##### SUPPLIED DATA #####
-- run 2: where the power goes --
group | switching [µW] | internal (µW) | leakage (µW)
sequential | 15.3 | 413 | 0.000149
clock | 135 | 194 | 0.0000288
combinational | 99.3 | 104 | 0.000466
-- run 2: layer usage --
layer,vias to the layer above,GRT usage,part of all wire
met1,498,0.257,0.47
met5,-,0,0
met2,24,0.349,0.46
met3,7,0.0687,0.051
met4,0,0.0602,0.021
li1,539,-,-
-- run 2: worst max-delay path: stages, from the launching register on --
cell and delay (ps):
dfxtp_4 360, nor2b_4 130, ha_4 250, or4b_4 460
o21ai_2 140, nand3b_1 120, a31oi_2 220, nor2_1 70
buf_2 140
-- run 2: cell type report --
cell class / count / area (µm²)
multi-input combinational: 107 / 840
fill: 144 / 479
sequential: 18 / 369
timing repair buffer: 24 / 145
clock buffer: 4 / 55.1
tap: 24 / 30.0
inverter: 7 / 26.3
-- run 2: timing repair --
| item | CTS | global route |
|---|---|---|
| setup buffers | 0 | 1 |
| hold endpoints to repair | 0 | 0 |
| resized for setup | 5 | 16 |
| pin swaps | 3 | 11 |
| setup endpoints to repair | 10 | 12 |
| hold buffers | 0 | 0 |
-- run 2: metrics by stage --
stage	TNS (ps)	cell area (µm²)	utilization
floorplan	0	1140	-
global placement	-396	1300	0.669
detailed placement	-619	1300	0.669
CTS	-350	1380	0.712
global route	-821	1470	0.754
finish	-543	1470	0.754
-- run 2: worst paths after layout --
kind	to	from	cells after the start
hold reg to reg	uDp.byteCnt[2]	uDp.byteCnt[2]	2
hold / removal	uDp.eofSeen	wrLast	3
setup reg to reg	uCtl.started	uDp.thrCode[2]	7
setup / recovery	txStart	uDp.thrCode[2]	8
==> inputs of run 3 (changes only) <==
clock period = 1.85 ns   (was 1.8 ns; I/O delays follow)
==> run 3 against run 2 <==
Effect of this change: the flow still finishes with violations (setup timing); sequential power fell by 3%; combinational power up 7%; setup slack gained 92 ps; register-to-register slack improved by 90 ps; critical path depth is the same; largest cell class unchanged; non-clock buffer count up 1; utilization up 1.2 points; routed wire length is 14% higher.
#####
##### SUPPLIED DATA #####
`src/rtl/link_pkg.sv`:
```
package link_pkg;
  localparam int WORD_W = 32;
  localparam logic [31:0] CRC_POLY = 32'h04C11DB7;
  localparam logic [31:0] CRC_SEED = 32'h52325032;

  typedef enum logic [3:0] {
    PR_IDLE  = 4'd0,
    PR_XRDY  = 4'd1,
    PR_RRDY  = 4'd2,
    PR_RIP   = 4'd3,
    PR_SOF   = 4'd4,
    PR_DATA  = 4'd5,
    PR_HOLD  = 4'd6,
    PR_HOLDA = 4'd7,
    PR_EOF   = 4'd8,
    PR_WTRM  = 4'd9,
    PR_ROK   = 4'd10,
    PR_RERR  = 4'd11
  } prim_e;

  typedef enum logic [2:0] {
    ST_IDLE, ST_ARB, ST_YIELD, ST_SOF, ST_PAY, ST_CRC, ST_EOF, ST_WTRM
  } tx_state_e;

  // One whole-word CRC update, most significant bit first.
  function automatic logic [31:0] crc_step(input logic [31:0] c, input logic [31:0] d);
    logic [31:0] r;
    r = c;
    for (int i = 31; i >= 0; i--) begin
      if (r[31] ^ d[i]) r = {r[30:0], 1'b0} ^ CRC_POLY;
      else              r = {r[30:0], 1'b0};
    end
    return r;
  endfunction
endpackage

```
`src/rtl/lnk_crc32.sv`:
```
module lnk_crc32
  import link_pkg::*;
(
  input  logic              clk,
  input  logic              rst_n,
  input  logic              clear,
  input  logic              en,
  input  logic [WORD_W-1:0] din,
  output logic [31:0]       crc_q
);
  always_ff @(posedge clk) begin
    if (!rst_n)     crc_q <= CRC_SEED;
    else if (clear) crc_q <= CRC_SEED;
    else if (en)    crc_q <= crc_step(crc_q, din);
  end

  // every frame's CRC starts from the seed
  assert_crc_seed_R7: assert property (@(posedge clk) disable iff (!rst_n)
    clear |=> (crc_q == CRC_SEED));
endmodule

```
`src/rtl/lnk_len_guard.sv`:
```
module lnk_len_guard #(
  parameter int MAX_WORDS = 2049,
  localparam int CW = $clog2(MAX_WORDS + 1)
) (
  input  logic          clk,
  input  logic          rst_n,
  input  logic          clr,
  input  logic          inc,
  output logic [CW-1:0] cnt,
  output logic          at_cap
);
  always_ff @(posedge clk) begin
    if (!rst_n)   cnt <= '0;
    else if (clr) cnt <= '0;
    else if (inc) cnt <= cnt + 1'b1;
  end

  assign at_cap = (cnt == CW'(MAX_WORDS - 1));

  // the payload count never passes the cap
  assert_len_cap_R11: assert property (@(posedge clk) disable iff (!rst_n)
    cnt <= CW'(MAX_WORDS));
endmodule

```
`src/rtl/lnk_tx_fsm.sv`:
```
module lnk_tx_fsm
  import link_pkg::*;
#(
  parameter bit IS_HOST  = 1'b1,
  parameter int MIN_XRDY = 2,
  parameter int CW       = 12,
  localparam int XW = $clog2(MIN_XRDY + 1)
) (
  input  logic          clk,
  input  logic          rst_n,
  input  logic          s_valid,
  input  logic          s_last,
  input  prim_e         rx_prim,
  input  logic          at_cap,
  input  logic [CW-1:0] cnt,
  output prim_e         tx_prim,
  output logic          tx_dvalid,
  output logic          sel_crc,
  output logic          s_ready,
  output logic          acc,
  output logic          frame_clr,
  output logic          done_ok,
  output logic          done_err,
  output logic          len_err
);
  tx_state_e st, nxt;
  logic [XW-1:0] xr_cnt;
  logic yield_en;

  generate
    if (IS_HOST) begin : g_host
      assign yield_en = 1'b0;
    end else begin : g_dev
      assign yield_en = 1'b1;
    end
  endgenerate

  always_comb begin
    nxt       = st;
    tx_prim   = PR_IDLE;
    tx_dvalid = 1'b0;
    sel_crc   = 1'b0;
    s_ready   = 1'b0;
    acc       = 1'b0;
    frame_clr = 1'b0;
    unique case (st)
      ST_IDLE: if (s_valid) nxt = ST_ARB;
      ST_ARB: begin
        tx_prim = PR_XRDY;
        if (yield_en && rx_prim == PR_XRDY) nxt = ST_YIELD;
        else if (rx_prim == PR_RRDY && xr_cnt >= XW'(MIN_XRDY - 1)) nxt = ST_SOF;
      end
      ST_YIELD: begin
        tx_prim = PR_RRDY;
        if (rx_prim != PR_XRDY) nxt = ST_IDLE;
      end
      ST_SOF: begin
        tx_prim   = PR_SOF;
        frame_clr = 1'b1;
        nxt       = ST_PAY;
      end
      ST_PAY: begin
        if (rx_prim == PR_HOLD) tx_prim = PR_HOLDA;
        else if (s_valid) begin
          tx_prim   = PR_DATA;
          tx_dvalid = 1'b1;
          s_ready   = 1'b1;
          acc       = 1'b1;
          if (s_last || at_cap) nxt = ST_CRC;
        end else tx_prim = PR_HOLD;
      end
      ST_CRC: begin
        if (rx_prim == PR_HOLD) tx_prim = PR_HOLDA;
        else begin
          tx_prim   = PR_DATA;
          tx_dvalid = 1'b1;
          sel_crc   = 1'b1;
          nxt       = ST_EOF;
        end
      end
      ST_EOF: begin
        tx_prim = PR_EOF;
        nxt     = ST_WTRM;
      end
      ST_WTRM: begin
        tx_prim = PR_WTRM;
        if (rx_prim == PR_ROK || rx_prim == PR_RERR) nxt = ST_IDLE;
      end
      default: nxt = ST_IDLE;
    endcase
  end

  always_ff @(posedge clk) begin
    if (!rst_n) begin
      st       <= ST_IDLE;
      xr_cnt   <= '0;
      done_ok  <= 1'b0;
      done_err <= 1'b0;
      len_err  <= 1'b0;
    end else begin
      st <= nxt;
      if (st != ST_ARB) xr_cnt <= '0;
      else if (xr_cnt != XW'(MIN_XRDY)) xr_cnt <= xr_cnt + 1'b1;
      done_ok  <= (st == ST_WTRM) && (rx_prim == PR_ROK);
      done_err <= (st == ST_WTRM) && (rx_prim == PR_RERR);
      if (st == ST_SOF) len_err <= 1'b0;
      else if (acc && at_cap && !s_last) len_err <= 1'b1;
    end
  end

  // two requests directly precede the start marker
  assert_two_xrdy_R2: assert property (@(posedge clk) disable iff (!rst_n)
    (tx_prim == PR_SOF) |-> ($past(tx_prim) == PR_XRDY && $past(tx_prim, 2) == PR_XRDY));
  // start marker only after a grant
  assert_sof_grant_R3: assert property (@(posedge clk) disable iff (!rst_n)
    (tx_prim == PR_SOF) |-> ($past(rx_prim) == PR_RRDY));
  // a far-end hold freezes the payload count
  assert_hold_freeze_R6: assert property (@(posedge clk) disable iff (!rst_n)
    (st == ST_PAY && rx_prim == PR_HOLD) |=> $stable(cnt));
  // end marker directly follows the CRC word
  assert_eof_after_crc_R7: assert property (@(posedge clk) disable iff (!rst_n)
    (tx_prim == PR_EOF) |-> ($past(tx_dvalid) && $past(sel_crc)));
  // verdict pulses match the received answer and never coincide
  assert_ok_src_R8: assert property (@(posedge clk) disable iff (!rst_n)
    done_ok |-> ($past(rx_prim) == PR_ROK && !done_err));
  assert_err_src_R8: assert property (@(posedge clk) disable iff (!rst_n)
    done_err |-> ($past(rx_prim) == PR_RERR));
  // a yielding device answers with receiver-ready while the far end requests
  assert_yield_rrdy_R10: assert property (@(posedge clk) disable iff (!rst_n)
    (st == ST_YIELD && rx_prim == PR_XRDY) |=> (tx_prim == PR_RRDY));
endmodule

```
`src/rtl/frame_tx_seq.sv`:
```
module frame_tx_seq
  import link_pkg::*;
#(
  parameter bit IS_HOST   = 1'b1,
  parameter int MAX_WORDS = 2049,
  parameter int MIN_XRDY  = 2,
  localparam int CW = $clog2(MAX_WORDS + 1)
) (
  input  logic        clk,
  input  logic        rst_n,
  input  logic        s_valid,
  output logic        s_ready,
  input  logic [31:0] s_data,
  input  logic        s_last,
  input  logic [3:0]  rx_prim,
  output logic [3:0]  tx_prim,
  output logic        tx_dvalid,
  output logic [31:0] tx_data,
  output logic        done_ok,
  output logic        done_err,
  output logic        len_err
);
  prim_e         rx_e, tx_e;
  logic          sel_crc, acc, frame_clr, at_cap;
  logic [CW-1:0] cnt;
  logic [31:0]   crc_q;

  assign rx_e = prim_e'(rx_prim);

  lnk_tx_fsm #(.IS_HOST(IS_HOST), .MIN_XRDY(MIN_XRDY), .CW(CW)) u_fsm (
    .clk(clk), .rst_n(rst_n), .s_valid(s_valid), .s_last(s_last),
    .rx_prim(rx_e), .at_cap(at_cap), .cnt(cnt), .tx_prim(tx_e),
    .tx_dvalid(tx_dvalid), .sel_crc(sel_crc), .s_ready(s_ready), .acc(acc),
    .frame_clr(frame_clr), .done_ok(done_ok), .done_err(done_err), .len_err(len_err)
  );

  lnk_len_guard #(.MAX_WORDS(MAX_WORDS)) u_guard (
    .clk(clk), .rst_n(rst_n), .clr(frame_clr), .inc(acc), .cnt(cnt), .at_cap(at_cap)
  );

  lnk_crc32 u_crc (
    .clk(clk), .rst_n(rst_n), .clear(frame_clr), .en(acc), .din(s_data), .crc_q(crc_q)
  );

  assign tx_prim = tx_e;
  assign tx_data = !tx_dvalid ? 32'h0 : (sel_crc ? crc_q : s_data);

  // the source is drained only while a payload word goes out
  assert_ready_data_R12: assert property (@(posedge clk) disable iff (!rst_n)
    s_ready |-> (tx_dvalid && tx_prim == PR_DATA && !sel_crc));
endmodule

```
#####
Your task for the entries above: copy exactly the span starting with the line with "-- run 2: where" and going on through the line with "Effect of this", both lines included, and nothing else.

-- run 2: where the power goes --
group | switching [µW] | internal (µW) | leakage (µW)
sequential | 15.3 | 413 | 0.000149
clock | 135 | 194 | 0.0000288
combinational | 99.3 | 104 | 0.000466
-- run 2: layer usage --
layer,vias to the layer above,GRT usage,part of all wire
met1,498,0.257,0.47
met5,-,0,0
met2,24,0.349,0.46
met3,7,0.0687,0.051
met4,0,0.0602,0.021
li1,539,-,-
-- run 2: worst max-delay path: stages, from the launching register on --
cell and delay (ps):
dfxtp_4 360, nor2b_4 130, ha_4 250, or4b_4 460
o21ai_2 140, nand3b_1 120, a31oi_2 220, nor2_1 70
buf_2 140
-- run 2: cell type report --
cell class / count / area (µm²)
multi-input combinational: 107 / 840
fill: 144 / 479
sequential: 18 / 369
timing repair buffer: 24 / 145
clock buffer: 4 / 55.1
tap: 24 / 30.0
inverter: 7 / 26.3
-- run 2: timing repair --
| item | CTS | global route |
|---|---|---|
| setup buffers | 0 | 1 |
| hold endpoints to repair | 0 | 0 |
| resized for setup | 5 | 16 |
| pin swaps | 3 | 11 |
| setup endpoints to repair | 10 | 12 |
| hold buffers | 0 | 0 |
-- run 2: metrics by stage --
stage	TNS (ps)	cell area (µm²)	utilization
floorplan	0	1140	-
global placement	-396	1300	0.669
detailed placement	-619	1300	0.669
CTS	-350	1380	0.712
global route	-821	1470	0.754
finish	-543	1470	0.754
-- run 2: worst paths after layout --
kind	to	from	cells after the start
hold reg to reg	uDp.byteCnt[2]	uDp.byteCnt[2]	2
hold / removal	uDp.eofSeen	wrLast	3
setup reg to reg	uCtl.started	uDp.thrCode[2]	7
setup / recovery	txStart	uDp.thrCode[2]	8
==> inputs of run 3 (changes only) <==
clock period = 1.85 ns   (was 1.8 ns; I/O delays follow)
==> run 3 against run 2 <==
Effect of this change: the flow still finishes with violations (setup timing); sequential power fell by 3%; combinational power up 7%; setup slack gained 92 ps; register-to-register slack improved by 90 ps; critical path depth is the same; largest cell class unchanged; non-clock buffer count up 1; utilization up 1.2 points; routed wire length is 14% higher.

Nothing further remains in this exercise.